## YOUR ASSIGNMENT:
From the entries, return every line where the string "stream" shows up.

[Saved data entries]
=== Begin Enclosure ===
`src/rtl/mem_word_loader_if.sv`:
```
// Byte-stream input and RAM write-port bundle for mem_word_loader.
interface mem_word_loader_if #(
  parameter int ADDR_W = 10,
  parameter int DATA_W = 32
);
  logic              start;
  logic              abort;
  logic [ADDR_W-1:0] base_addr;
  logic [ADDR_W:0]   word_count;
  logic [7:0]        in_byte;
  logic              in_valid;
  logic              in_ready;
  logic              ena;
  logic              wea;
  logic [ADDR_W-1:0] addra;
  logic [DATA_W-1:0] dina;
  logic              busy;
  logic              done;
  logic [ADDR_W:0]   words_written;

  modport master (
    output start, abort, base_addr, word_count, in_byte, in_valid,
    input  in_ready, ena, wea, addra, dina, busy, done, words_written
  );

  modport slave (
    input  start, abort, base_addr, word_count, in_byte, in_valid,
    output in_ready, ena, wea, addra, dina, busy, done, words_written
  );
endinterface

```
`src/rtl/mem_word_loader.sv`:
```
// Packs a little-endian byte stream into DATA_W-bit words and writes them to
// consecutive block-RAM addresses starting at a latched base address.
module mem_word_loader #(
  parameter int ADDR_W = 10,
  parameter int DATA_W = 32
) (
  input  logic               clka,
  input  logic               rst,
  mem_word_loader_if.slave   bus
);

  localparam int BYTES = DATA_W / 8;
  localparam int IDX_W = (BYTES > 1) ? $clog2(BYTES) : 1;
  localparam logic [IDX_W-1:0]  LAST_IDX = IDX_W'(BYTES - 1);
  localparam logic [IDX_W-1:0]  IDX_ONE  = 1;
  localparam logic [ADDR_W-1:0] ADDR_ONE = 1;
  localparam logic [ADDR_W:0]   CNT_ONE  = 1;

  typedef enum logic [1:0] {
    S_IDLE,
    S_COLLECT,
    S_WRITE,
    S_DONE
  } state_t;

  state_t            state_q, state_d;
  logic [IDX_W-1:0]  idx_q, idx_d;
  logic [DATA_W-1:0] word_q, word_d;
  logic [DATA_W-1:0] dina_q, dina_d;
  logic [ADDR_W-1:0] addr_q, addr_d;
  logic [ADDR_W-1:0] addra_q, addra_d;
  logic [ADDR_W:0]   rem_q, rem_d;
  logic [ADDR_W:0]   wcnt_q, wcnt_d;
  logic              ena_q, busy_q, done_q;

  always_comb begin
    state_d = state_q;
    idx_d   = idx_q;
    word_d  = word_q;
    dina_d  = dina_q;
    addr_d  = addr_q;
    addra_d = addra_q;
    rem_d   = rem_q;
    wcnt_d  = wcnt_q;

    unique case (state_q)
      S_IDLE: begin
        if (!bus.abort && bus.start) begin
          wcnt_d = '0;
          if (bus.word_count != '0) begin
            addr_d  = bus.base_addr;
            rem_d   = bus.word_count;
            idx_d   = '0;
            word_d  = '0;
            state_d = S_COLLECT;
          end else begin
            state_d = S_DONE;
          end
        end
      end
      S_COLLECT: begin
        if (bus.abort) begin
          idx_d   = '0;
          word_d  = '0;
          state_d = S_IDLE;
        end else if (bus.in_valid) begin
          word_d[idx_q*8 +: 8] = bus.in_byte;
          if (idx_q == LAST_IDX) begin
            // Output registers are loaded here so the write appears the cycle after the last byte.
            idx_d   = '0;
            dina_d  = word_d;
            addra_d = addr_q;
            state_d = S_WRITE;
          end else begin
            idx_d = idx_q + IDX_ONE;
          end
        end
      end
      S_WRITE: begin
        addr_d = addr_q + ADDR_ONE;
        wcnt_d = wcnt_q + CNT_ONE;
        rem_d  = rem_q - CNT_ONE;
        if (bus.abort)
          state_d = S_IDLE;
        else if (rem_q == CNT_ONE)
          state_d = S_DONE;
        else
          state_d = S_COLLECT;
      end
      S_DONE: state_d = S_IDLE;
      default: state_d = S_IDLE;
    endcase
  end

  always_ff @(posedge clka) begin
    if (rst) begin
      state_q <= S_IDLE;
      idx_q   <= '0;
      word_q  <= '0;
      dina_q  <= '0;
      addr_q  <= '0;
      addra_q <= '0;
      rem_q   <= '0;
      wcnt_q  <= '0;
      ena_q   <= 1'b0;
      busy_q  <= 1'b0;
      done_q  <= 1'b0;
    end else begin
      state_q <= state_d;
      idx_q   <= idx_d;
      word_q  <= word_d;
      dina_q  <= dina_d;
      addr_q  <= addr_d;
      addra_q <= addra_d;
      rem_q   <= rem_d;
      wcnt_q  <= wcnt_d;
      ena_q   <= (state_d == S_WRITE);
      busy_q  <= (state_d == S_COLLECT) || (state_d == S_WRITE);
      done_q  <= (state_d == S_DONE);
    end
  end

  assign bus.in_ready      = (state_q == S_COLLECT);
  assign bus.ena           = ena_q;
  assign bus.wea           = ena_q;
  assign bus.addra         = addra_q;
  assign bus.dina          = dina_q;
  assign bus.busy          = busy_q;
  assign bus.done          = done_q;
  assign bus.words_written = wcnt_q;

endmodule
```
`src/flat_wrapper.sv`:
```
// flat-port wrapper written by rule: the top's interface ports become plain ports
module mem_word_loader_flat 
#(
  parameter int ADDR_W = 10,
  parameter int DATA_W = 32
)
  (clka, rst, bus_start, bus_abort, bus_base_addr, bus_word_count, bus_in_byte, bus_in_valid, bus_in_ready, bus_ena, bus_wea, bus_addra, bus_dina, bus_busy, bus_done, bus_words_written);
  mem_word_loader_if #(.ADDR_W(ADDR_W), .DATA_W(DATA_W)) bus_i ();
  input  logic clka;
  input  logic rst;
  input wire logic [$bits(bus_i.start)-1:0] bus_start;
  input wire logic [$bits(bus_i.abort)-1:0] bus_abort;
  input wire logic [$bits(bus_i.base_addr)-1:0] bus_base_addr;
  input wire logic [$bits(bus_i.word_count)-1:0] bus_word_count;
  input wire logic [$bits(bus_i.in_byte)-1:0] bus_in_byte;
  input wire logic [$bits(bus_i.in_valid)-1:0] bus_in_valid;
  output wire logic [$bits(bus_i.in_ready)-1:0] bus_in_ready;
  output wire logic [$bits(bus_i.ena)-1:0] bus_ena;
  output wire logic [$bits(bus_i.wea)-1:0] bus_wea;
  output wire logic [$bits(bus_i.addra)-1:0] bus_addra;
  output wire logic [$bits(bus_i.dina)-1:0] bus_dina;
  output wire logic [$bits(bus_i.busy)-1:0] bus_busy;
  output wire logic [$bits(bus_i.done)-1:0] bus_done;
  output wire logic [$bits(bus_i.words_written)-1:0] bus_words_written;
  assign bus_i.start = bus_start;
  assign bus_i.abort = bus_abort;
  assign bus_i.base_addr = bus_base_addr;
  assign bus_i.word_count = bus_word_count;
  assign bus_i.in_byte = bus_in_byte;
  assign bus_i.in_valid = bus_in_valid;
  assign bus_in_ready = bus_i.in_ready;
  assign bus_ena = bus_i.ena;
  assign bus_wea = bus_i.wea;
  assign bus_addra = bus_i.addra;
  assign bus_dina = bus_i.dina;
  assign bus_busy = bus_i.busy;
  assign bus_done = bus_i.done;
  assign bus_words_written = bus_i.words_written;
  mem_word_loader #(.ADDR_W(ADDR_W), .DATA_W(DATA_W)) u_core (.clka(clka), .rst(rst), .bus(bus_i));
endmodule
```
=== End Enclosure ===
=== Begin Enclosure ===
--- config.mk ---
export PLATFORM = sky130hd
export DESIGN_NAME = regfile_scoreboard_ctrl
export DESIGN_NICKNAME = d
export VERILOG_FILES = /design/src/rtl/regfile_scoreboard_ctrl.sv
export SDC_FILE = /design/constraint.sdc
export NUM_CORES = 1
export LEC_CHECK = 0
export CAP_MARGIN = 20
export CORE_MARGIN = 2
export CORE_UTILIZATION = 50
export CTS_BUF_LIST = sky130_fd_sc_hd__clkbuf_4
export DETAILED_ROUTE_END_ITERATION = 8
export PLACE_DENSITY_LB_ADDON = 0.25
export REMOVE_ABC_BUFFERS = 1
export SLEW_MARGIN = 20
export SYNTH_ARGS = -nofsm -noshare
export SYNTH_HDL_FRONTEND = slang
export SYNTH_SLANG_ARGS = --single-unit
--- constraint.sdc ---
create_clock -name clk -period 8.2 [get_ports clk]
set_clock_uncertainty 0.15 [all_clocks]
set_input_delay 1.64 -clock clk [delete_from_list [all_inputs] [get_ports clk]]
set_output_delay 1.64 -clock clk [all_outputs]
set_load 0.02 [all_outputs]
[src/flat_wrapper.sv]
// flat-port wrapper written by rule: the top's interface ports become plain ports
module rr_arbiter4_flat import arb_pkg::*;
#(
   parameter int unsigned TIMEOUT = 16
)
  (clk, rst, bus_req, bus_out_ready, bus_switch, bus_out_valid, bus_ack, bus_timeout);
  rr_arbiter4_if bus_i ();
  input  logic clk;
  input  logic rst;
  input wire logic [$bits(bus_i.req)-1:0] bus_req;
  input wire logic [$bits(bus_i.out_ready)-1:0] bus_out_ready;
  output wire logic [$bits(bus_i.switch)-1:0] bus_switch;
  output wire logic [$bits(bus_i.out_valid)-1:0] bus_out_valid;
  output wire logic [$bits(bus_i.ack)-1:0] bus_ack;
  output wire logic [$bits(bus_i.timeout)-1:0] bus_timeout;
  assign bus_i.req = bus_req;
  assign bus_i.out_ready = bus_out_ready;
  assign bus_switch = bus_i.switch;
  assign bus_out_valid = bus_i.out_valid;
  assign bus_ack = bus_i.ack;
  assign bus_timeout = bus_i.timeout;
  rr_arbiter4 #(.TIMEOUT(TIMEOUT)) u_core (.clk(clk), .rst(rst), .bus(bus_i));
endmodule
=== End Enclosure ===
## THE COMPLETED TASK:
// Byte-stream input and RAM write-port bundle for mem_word_loader.
// Packs a little-endian byte stream into DATA_W-bit words and writes them to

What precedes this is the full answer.